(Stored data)
= = = =

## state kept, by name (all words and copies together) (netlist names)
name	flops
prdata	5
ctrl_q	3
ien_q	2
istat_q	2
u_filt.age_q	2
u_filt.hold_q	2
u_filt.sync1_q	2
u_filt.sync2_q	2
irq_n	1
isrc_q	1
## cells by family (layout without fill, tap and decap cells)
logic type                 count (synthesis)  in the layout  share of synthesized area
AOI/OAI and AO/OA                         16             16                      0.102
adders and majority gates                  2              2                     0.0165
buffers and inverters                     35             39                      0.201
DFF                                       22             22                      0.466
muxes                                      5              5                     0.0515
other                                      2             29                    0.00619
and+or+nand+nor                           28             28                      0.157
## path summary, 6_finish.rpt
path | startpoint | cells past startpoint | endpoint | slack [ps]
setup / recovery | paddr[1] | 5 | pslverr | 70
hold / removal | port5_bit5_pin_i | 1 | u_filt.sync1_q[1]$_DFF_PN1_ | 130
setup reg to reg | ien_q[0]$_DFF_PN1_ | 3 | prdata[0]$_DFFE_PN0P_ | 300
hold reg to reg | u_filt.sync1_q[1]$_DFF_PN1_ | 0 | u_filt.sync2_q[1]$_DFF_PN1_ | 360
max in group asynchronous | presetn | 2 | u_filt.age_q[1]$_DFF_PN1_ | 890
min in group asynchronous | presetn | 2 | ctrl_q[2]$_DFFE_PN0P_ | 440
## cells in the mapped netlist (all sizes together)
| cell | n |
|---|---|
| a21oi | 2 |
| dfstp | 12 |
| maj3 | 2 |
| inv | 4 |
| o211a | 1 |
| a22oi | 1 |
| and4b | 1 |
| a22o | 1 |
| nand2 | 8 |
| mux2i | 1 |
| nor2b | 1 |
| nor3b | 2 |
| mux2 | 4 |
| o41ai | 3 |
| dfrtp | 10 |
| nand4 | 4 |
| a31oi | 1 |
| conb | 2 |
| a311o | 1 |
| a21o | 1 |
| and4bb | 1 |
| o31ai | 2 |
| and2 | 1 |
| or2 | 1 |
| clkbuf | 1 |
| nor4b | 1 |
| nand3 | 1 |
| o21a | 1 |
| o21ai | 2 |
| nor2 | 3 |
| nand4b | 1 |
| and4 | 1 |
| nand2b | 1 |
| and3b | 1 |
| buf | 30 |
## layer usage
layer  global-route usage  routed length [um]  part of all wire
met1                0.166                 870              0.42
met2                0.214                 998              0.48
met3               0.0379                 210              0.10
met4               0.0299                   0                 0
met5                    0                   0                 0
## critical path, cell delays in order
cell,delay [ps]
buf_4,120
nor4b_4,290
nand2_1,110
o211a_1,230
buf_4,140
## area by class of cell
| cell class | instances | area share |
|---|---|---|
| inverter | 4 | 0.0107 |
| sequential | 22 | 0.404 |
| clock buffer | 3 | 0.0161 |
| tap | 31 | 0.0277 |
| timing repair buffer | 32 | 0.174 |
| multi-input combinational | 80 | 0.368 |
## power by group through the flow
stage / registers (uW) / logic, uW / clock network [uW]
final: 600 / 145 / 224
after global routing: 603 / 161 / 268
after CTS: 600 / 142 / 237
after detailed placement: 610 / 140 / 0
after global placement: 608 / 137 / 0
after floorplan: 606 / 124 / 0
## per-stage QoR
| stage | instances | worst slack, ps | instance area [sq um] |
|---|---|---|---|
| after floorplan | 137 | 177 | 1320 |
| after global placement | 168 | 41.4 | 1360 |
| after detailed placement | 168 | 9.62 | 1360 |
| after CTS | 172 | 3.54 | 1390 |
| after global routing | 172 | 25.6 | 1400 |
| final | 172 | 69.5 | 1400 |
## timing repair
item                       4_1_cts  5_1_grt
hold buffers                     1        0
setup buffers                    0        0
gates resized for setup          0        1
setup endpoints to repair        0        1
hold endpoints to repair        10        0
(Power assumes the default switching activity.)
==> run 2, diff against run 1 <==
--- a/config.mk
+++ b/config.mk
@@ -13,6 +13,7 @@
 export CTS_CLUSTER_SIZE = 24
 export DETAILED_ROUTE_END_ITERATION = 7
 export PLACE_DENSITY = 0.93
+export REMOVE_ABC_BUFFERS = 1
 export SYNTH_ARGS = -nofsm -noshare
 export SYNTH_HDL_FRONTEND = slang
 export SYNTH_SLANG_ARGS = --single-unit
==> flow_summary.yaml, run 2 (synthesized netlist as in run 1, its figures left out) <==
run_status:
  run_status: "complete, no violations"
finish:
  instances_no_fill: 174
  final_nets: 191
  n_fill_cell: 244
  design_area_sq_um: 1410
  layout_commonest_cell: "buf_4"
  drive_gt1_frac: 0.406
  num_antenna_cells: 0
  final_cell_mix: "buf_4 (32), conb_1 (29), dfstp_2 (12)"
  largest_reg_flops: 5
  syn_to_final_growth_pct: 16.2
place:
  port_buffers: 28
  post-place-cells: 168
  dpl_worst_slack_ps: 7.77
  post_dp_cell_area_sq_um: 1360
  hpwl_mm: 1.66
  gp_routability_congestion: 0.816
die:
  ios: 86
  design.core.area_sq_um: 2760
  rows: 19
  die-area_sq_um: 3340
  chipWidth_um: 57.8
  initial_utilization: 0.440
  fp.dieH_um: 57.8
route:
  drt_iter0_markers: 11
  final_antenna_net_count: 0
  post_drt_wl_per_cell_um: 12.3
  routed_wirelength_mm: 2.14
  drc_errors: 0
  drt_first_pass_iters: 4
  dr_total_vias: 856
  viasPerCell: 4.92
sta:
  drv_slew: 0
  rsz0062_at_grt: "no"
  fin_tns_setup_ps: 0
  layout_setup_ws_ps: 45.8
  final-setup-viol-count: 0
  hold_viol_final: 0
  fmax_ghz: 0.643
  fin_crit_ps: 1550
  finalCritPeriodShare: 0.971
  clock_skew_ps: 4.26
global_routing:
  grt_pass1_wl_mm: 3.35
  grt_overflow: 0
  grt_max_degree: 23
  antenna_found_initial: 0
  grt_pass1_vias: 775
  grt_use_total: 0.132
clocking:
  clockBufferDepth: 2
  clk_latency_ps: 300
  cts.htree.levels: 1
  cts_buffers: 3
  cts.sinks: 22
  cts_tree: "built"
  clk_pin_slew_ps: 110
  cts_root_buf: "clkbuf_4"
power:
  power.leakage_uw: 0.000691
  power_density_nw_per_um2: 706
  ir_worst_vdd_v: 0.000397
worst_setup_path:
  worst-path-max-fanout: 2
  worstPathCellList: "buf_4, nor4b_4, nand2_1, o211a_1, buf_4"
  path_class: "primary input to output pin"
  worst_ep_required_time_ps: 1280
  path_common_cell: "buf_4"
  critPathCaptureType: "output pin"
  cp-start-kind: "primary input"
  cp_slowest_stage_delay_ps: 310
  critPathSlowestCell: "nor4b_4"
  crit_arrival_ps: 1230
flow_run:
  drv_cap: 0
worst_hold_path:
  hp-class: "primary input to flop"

= = = =

**EXERCISE PROMPT**:
Output the lines of the records above exactly as they appear, from the line containing "dr_total_vias: 856" through the line containing "power_density_nw_per_um2: 706".

**RESULT OF THIS TASK**:
  dr_total_vias: 856
  viasPerCell: 4.92
sta:
  drv_slew: 0
  rsz0062_at_grt: "no"
  fin_tns_setup_ps: 0
  layout_setup_ws_ps: 45.8
  final-setup-viol-count: 0
  hold_viol_final: 0
  fmax_ghz: 0.643
  fin_crit_ps: 1550
  finalCritPeriodShare: 0.971
  clock_skew_ps: 4.26
global_routing:
  grt_pass1_wl_mm: 3.35
  grt_overflow: 0
  grt_max_degree: 23
  antenna_found_initial: 0
  grt_pass1_vias: 775
  grt_use_total: 0.132
clocking:
  clockBufferDepth: 2
  clk_latency_ps: 300
  cts.htree.levels: 1
  cts_buffers: 3
  cts.sinks: 22
  cts_tree: "built"
  clk_pin_slew_ps: 110
  cts_root_buf: "clkbuf_4"
power:
  power.leakage_uw: 0.000691
  power_density_nw_per_um2: 706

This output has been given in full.